Least likely to use it (Score:3)
Those two groups are least likely to use it.
It isn't a good testbed.
It implies everyone else is less important.
It won't change hacker's mentality toward hacking.
CEOs shouldn't be using Gmail.
Re: (Score:1)
"CEOs shouldn't be using Gmail."
I set my clients up on G Suite products all the time, Gmail especially. Including CEOs. If the password is strong and unique I don't see the issue, better yet if using 2FA. Or are you suggesting Google is exfiltrating email user data in a way that exposes company secrets?
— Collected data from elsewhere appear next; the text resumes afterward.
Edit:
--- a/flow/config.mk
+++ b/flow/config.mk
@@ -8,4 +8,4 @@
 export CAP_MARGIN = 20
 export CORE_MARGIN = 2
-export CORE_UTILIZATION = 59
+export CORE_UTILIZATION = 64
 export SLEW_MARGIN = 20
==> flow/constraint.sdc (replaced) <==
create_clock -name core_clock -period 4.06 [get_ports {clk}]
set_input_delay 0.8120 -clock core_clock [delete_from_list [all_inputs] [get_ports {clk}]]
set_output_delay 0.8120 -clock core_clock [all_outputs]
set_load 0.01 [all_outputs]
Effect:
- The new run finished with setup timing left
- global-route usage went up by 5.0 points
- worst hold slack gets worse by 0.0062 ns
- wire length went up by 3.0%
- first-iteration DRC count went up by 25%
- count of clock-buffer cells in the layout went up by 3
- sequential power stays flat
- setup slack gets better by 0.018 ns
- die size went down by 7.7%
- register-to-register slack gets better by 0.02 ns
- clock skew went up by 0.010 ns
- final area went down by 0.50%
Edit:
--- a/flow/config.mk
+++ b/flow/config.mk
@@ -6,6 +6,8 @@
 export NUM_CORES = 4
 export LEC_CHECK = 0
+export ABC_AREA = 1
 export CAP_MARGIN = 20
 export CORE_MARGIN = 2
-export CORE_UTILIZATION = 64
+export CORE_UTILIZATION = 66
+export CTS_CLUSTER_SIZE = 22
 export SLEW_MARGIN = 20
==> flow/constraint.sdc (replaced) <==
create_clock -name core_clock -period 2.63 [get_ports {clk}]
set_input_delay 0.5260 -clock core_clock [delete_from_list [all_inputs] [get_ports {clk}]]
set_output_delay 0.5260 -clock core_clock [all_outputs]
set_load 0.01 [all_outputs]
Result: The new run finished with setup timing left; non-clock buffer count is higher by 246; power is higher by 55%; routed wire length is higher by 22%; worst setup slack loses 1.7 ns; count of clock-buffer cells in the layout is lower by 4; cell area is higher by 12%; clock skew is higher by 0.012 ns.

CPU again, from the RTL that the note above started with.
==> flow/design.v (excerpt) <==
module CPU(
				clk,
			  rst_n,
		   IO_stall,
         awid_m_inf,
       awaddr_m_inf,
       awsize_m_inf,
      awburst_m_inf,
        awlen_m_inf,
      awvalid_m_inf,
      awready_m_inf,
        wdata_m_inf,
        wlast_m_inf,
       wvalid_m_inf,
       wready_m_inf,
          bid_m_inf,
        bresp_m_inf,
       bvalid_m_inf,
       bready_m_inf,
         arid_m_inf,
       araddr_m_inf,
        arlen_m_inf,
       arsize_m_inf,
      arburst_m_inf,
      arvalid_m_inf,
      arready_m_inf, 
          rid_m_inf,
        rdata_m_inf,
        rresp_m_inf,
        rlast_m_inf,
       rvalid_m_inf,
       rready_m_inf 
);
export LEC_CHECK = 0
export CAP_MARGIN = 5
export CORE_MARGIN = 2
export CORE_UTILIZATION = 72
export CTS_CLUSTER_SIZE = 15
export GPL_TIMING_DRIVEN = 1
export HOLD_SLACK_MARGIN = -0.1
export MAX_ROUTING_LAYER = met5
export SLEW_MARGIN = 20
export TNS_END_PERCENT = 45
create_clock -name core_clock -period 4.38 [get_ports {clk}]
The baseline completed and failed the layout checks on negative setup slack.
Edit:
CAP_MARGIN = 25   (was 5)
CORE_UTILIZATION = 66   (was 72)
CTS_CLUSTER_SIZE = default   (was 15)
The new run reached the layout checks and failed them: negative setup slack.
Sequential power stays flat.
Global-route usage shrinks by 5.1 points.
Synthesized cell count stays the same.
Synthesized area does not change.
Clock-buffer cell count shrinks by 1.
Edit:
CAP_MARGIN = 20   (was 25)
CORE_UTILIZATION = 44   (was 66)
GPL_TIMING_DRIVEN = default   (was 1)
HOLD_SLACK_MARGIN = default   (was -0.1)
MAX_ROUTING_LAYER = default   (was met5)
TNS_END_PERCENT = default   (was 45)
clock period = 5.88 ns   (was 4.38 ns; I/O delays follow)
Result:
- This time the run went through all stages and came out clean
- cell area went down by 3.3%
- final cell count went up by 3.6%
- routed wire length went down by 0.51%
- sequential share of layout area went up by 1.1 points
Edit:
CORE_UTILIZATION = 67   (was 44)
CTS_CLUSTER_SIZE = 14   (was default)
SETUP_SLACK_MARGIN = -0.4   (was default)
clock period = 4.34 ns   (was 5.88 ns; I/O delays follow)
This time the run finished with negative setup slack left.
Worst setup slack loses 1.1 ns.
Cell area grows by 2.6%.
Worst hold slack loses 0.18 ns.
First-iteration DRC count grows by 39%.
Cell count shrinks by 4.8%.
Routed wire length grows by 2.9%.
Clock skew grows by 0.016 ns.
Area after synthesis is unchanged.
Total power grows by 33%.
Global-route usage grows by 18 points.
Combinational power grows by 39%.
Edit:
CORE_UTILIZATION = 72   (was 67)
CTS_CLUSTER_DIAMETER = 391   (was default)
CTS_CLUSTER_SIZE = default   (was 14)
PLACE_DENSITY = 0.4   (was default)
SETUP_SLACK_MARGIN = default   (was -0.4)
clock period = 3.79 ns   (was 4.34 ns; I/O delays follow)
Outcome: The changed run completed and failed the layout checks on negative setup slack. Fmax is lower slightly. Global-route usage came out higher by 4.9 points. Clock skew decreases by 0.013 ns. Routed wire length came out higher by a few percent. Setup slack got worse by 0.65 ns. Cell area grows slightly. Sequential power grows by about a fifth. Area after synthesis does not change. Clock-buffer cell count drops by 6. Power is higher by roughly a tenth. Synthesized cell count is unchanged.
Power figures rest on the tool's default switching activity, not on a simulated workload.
Setup of build 84:
Design top_coldstorage, start of the top module:
module top_coldstorage(
  input         clk,           
  input         rst_n,         
  output        led_fan,       
  output        led_hum,       
  input         sda_lcd_in,
  output        sda_lcd_oe,
  output        scl_lcd,
  input         rx,
  output        tx
);
Size in the first run: roughly 3200 cells after synthesis.
==> flow/config.mk <==
export PLATFORM = sky130hd
export DESIGN_NAME = top_coldstorage
export DESIGN_NICKNAME = top_coldstorage
export VERILOG_FILES = /design/flow/design.v
export SDC_FILE = /design/flow/constraint.sdc
export NUM_CORES = 4
export LEC_CHECK = 0
export ABC_AREA = 1
export CAP_MARGIN = 20
export CORE_MARGIN = 2
export CORE_UTILIZATION = 72
export CTS_CLUSTER_SIZE = 47
export PLACE_DENSITY_LB_ADDON = 0.09
export SETUP_SLACK_MARGIN = 0.78
export SLEW_MARGIN = 20
==> flow/constraint.sdc <==
create_clock -name core_clock -period 3.08 [get_ports {clk}]
set_input_delay 0.6160 -clock core_clock [delete_from_list [all_inputs] [get_ports {clk}]]
set_output_delay 0.6160 -clock core_clock [all_outputs]
set_load 0.01 [all_outputs]
run.sh (not shown) runs the stock make flow with config.mk's settings and CLKGATE_MAP_FILE=.
Stage in which a tool error killed build 84: 5_1_grt.
// fp32mult
module fp32mult (
    input  wire [31:0] x1,
    input  wire [31:0] x2,
    input  wire        en,
    input  wire        rst,
    input  wire        clk,
    output wire [31:0] y,
    output wire        ready
);
Size in the first run: about 98 flip-flops, about 0.023 mm^2 of cells after synthesis.
clock: 5.56 ns
lec_check: 0
cap_margin: 20
core_margin: 2
core_utilization: 72
cts_cluster_diameter: 400
cts_cluster_size: 97
place_density: 0.36
setup_slack_margin: 0.87
slew_margin: 20
tns_end_percent: 5
run.sh (not shown) runs the stock make flow with config.mk's settings and CLKGATE_MAP_FILE=.
The baseline completed and failed the layout checks on negative setup slack.
Edit:
- CAP_MARGIN: 20 -> 40
- CTS_CLUSTER_DIAMETER: 400 -> not set
- CTS_CLUSTER_SIZE: 97 -> 10
- PLACE_DENSITY: 0.36 -> not set
- PLACE_DENSITY_LB_ADDON: not set -> 0.0
What happened: The changed run finished but fails on negative setup slack; cell area barely changes; setup slack degrades by 120 ps; count of clock-buffer cells in the layout is lower by 1.
Edit:
- CAP_MARGIN: 40 -> 20
- CORE_UTILIZATION: 72 -> 40
- CTS_CLUSTER_SIZE: 10 -> not set
- PLACE_DENSITY_LB_ADDON: 0.0 -> not set
- SETUP_SLACK_MARGIN: 0.87 -> not set
- TNS_END_PERCENT: 5 -> not set
- clock period: 5.56 -> 8.69 ns (I/O delays scaled with it)
Result: Now the flow finished with timing, DRC and antenna clean; worst setup slack gains 2100 ps; final cell count is higher by 4.4%; core utilization falls by 44 points; critical path depth is lower by 1; global-route usage decreases by 19 points; non-clock buffer count went down by 222; cell area shrinks by 7.9%.

Setup of indigo:
Starting RTL as in the previous note.
Settings: LEC_CHECK=0, CAP_MARGIN=20, CORE_MARGIN=2, CORE_UTILIZATION=72, PLACE_DENSITY_LB_ADDON=0.0, SETUP_SLACK_MARGIN=2.16, SLEW_MARGIN=20; clock period 7.35 ns.
Here is what was changed in the inputs of ember compared with indigo.
Settings: PLACE_DENSITY: unset -> 0.35; CORE_ASPECT_RATIO: unset -> 0.87; PLACE_DENSITY_LB_ADDON: 0.0 -> unset; CTS_CLUSTER_SIZE: unset -> 31; MAX_ROUTING_LAYER: unset -> met4; CTS_CLUSTER_DIAMETER: unset -> 376; CAP_MARGIN: 20 -> 15.
Results
- ember ended up with a lower height of the chip than indigo did.
- Count of clock-buffer cells in the layout: ember vs indigo up 2
- Required time of the worst setup path across ember and indigo: no real change.
- Lower minimum setup slack in the final design among ember and indigo: ember
- In ember, post-layout period usage of the worst path is higher than in indigo.
- Diff ember..indigo | average cell area after synthesis | unchanged
- Comparing ember against indigo, there is no change at all in synthesized chip area reported by yosys.
- Diff indigo -> ember: number of gates on the worst path with buffers counted shrank by 3.7%, die size held steady.
==> inputs of wip/xenon <==
==> flow/design.v <==
`timescale 1ns / 10ps
`timescale 1ns / 1ps
`timescale 1ns / 10ps
module pipelined_4stage(clk, rst, imem_addr, imem_data, aluout);
input clk;										
input rst;
output [9:0] imem_addr;			 
input [32-1:0] imem_data;	 
output [32-1:0] aluout;
wire [32-1:0]inst_addr;
wire [32-1:0] inst_out;
wire [32-1:0] inst_in;
assign imem_addr = inst_addr[9:0];
assign inst_out = imem_data;
datapath_mux DP(
	.clk(clk),
	.rst(rst),
	.inst(inst_out),
	.WB_aluout(aluout)
);
PC1 pc(
	.clk(clk),
	.rst(rst),
	.currPC(inst_addr),
	.nextPC(inst_addr)
);
IF_ID_stage IIS(
	.clk(clk),
	.rst(rst), 
	.instout(inst_out), 
	.instin(inst_in)
);
endmodule
`timescale 1ns / 10ps
`timescale 1ns / 1ps
module datapath_mux (
	clk,
	rst,
	inst,
	WB_aluout
);
input		  clk;
input		  rst;
input  [32-1:0] inst;
output  [32-1:0] WB_aluout;
wire [32-1:0] inst_out;
wire [2:0]	aluop_in;
wire [2:0]	aluop_out;
wire alusrc_in;
wire alusrc_out;
wire regDST;
wire wen;
wire [32-1:0] rdata1_in;
wire [32-1:0] rdata2_in;
wire [32-1:0] rdata1_out;
wire [32-1:0] rdata2_out;
wire [32-1:0] wdata_out;
wire [5-1:0] waddr_out;
wire [32-1:0] aluout;
wire [5-1:0] WB_muxout;
wire [32-1:0]rdata2_imm=alusrc_out ? {16'b0,inst_out[15:0]} : rdata2_out; 
wire [5-1:0]waddr_regDST=regDST ? inst[15:11] : inst[20:16]; 
control CO (
    .inst_cntrl(inst[31:26]),
    .wen_cntrl(wen),
    .alusrc_cntrl(alusrc_in),
    .regdst_cntrl(regDST),
    .aluop_cntrl(aluop_in)
);
regfile RFO (
    .clk(clk),
    .rst(rst),
    .wen(wen),
    .raddr1(inst[25:21]),
    .raddr2(inst[20:16]),
    .waddr(WB_muxout),
    .wdata(WB_aluout),
    .rdata1(rdata1_in),
    .rdata2(rdata2_in)
);
ID_EXE_stage IXS(
    .clk(clk),  
    .rst(rst), 
    .aluop_in(aluop_in), 
    .alusrc_in(alusrc_in), 
    .rdata1_in(rdata1_in), 
    .rdata2_in(rdata2_in),
    .inst_in(inst),
    .wregdst_in(waddr_regDST),
    .aluop_out(aluop_out),
    .alusrc_out(alusrc_out), 
    .rdata1_out(rdata1_out), 
    .rdata2_out(rdata2_out), 
    .inst_out(inst_out),
    .wregdst_out(waddr_out)
);
alu ALU0 (
    .a(rdata1_out),
    .b(rdata2_imm),
    .op(aluop_out),
    .out(aluout)
);
EXE_WBstage EWS(
	.clk(clk),
	.rst(rst),
	.aluin(aluout),
	.aluout(WB_aluout),
	.muxin(waddr_out),
	.muxout(WB_muxout)	
);
endmodule  
`timescale 1ns / 10ps
module PC1(clk,rst,nextPC,currPC);
		 input clk,rst;		 
		 input [32 - 1:0]nextPC;		  
		 output reg [32 - 1:0]currPC;
always @(posedge clk)
  begin
    if(rst)
      begin
	currPC <= 0;
      end
    else
      begin
        currPC <= nextPC + 1;
      end
  end
endmodule	
`timescale 1ns / 10ps
module IF_ID_stage (
	clk,  rst, instout, instin
);
input clk, rst;
input [32 - 1:0]instout;
output reg [32 - 1:0]instin;
always @(posedge clk)
  begin
    if(rst)
      begin
	instin <= 0;
      end
    else
      begin
        instin <= instout;
      end
  end
endmodule
`timescale 1ns / 10ps
module ID_EXE_stage (
	clk,  rst, aluop_in, alusrc_in, rdata1_in, rdata2_in, inst_in, wregdst_in,
	aluop_out, alusrc_out, rdata1_out, rdata2_out, inst_out, wregdst_out
);
input clk, rst, alusrc_in;
input [2:0] aluop_in;
input [32-1:0] rdata1_in;
input [32-1:0] rdata2_in;
input [32-1:0] inst_in;
input [5-1:0] wregdst_in;
output reg alusrc_out;
output reg[2:0] aluop_out;
output reg [32-1:0] rdata1_out;
output reg [32-1:0] rdata2_out;
output reg [32-1:0] inst_out;
output reg [5-1:0] wregdst_out;
always @(posedge clk)
  begin
    if(rst)
      begin
	aluop_out <= 0; 
	alusrc_out <= 0; 
	rdata1_out <= 0; 
	rdata2_out <= 0; 
	inst_out <= 0;
	wregdst_out <= 0;
      end
    else
      begin
        aluop_out <= aluop_in; 
	alusrc_out <= alusrc_in; 
	rdata1_out <= rdata1_in; 
	rdata2_out <= rdata2_in; 
	inst_out <= inst_in;
	wregdst_out <= wregdst_in;
      end
  end
endmodule
`timescale 1ns / 10ps
module EXE_WBstage (
	clk,  rst, aluin, aluout,
	muxin, muxout             
);
input clk, rst;
input [32-1:0]aluin;
input [5-1:0]muxin;
output reg[5-1:0]muxout;
output reg [32-1:0]aluout;
always @(posedge clk)
  begin
    if(rst)
      begin
	aluout <= 0;
	muxout <= 0;
      end
    else
      begin
        aluout <= aluin;
	muxout <= muxin;
      end
  end
endmodule
`timescale 1ns / 10ps
module alu(
   a,    
   b,    
   op,    
   out    
   );
   input [32-1:0] a, b;
   input [2:0] op;
   output reg [32-1:0] out;
always @(a or b or op )
begin
   case(op)
       6'b000000: out = a+b;
       6'b000001: out = a - b;
       6'b000010: out = a & b;
       6'b000011:  out = a^b;
       6'b000100: out = a<=b;
       6'b000101: out = a*b;
       6'b000110: out = a+b;
default: out = 0;  
   endcase
end
endmodule
File: flow/run.sh
#!/bin/bash
# the make line also repeats each setting of config.mk as NAME=value (left out here)
make -C /OpenROAD-flow-scripts/flow DESIGN_CONFIG=/design/flow/config.mk WORK_HOME=/design/flow/orfs CLKGATE_MAP_FILE= finish
File: flow/config.mk
export PLATFORM = sky130hd
export DESIGN_NAME = triangle
export DESIGN_NICKNAME = triangle
export VERILOG_FILES = /design/flow/design.v
export SDC_FILE = /design/flow/constraint.sdc
export NUM_CORES = 4
export LEC_CHECK = 0
export ABC_AREA = 1
export CAP_MARGIN = 0
export CORE_ASPECT_RATIO = 0.92
export CORE_MARGIN = 2
export CORE_UTILIZATION = 72
export CTS_CLUSTER_DIAMETER = 50
export CTS_CLUSTER_SIZE = 10
export MAX_ROUTING_LAYER = met4
export PLACE_DENSITY_LB_ADDON = 0.2
export SETUP_SLACK_MARGIN = 1.14
export SLEW_MARGIN = 40
File: flow/constraint.sdc
create_clock -name core_clock -period 4.34 [get_ports {clk}]
set_input_delay 0.8680 -clock core_clock [delete_from_list [all_inputs] [get_ports {clk}]]
set_output_delay 0.8680 -clock core_clock [all_outputs]
set_load 0.01 [all_outputs]
Design CPU, start of the top module:
module CPU(
    input Clock,
    input Reset,
    input [15:0] Mem_Data,
	 input SerialValid,
	 input [15:0] SerialDataIn,
	 input [7:0] GamePad,
    output [15:0] Mem_Addr,
    output Mem_Write,
    output [15:0] Data_Out,
	 output [15:0] VGA_Start,
	 output [15:0] VGA_Row,
	 output SerialSend,
	 output SerialRead,
	 output [15:0] SerialDataOut
    );
==> flow/config.mk <==
export PLATFORM = sky130hd
export DESIGN_NAME = CPU
export DESIGN_NICKNAME = CPU
export VERILOG_FILES = /design/flow/design.v
export SDC_FILE = /design/flow/constraint.sdc
export NUM_CORES = 4
export LEC_CHECK = 0
export CAP_MARGIN = 15
export CELL_PAD_IN_SITES_DETAIL_PLACEMENT = 2
export CORE_MARGIN = 2
export CORE_UTILIZATION = 40
export CTS_CLUSTER_DIAMETER = 292
export CTS_CLUSTER_SIZE = 76
export GPL_ROUTABILITY_DRIVEN = 0
export GPL_TIMING_DRIVEN = 0
export HOLD_SLACK_MARGIN = -0.01
export MAX_ROUTING_LAYER = met4
export MIN_ROUTING_LAYER = met1
export PLACE_DENSITY_LB_ADDON = 0.28
export SETUP_SLACK_MARGIN = 0.26
export SLEW_MARGIN = 5
==> flow/constraint.sdc <==
create_clock -name core_clock -period 13.0 [get_ports {Clock}]
set_input_delay 2.6000 -clock core_clock [delete_from_list [all_inputs] [get_ports {Clock}]]
set_output_delay 2.6000 -clock core_clock [all_outputs]
set_load 0.01 [all_outputs]
run.sh (not shown) runs the stock make flow with config.mk's settings and CLKGATE_MAP_FILE=.
The baseline aborted during global routing.
module DataPath (clk, reset, ALUselect, dst, src1, src2, shamt, iconst, regWrite, memtoReg, memWrite, ALUsrc, reg0, reg1, reg2, reg3, reg4, reg5, reg6, reg7, dataMemValue0, dataMemValue1, dataMemValue2, dataMemValue3, dataMemValue4, dataMemValue5, dataMemValue6, dataMemValue7, ALUout, ALUin1, ALUin2, regDataIn);
output		[15 : 0]	reg0, reg1, reg2, reg3, reg4, reg5, reg6, reg7, dataMemValue0, dataMemValue1, dataMemValue2, dataMemValue3, dataMemValue4, dataMemValue5, dataMemValue6, dataMemValue7, ALUout, ALUin1;
output reg	[15 : 0]	ALUin2;
output reg	[15 : 0]	regDataIn;
input					clk, reset, regWrite, memtoReg, memWrite;
input		[1  : 0]	ALUsrc;
input		[2  : 0]	dst, src1, src2, shamt;
input  		[3  : 0]	ALUselect;
input		[5  : 0]	iconst;
reg			[127 : 0]	regFile;
reg			[511 : 0]	dataMem;
localparam	[511 : 0]	DMEM_RESET = {
	{19{16'd0}},
	16'b 0100, 16'b 0011, 16'b 0010, 16'b 0001, 16'b 0101,	 
	16'b 0101, 16'b 1100, 16'b 1000, 16'b 0011,				 
	16'b 0110, 16'b 0001, 16'b 0010, 16'b 0100				 
};
wire		[15 : 0]	nextData;
wire		[15 : 0]	memReadData;
wire		[15 : 0]	dstData;
wire					memInRange;
assign ALUin1	=	regFile[16*src1 +: 16];
assign dstData	=	regFile[16*dst +: 16];
ALU		DP1	(ALUselect, ALUin1, ALUin2, ALUout);
assign	  reg0 = regFile[  0 +: 16];
assign	  reg1 = regFile[ 16 +: 16];
assign    reg2 = regFile[ 32 +: 16];
assign    reg3 = regFile[ 48 +: 16];
assign    reg4 = regFile[ 64 +: 16];
assign    reg5 = regFile[ 80 +: 16];
assign    reg6 = regFile[ 96 +: 16];
assign    reg7 = regFile[112 +: 16];
assign	  dataMemValue0  = dataMem[  0 +: 16];
assign	  dataMemValue1  = dataMem[ 16 +: 16];
assign    dataMemValue2  = dataMem[ 32 +: 16];
assign    dataMemValue3  = dataMem[ 48 +: 16];
assign    dataMemValue4  = dataMem[ 64 +: 16];
assign    dataMemValue5  = dataMem[ 80 +: 16];
assign    dataMemValue6  = dataMem[ 96 +: 16];
assign    dataMemValue7  = dataMem[112 +: 16];
assign memInRange	=	(ALUout[15 : 5] == 11'd0);
assign memReadData	=	memInRange ? dataMem[16*ALUout[4 : 0] +: 16] : 16'd0;
assign nextData		=	(memtoReg == 1) ? memReadData : ALUout;
always@(posedge clk, negedge reset)
begin
	if (reset == 0) begin
		regFile	<=	128'd0;
		dataMem	<=	DMEM_RESET;
	end  
	else begin
		if (regWrite == 1)
			regFile[16*dst +: 16]			<=	nextData;
		if (memWrite == 1 && memInRange)
			dataMem[16*ALUout[4 : 0] +: 16]	<=	dstData;
	end  
end  
always@(posedge clk)
begin
	if (reset == 1)
		regDataIn	<=	nextData;
end
always@(*)
begin
	if (ALUsrc == 0)
		ALUin2	=	regFile[16*src2 +: 16];
	else if (ALUsrc == 1)
		ALUin2 = {10'd0, iconst};
	else if (ALUsrc == 2)
		ALUin2 = {13'd0, shamt};
	else
		ALUin2 = 16'd0;
end
endmodule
Protect from whom? (Score:3)
So with the increased security, that helps to protect from people trying to hack into Google. But who protects us from Google? They already have too much information and now they insist on having even more:
Google just pushed out an update last week, so apparently unless I turn on tracking and logging of everything I do (location, web history, etc), I can't use my Wear watch to search for ANYTHING anymore. Really?
The watch was great when I first bought it. Then they updated and ruined the search ability. Instead of being a nice, fast, Google web-like search engine, it became some stupid Google Now-like thing that doesn't ever give me what I want and no choices. Several months later it is "upgraded" to "Google Assistant" which REQUIRES I turn on all this tracking and storage. Almost nothing I want to search for requires a "history" of what I have done in the past.
I know this has already been explored, but... (Score:2)
...now you know who is important to Google. And it is not virtually everyone reading this forum. Both politicians reading this will be encouraged that they are in the clear.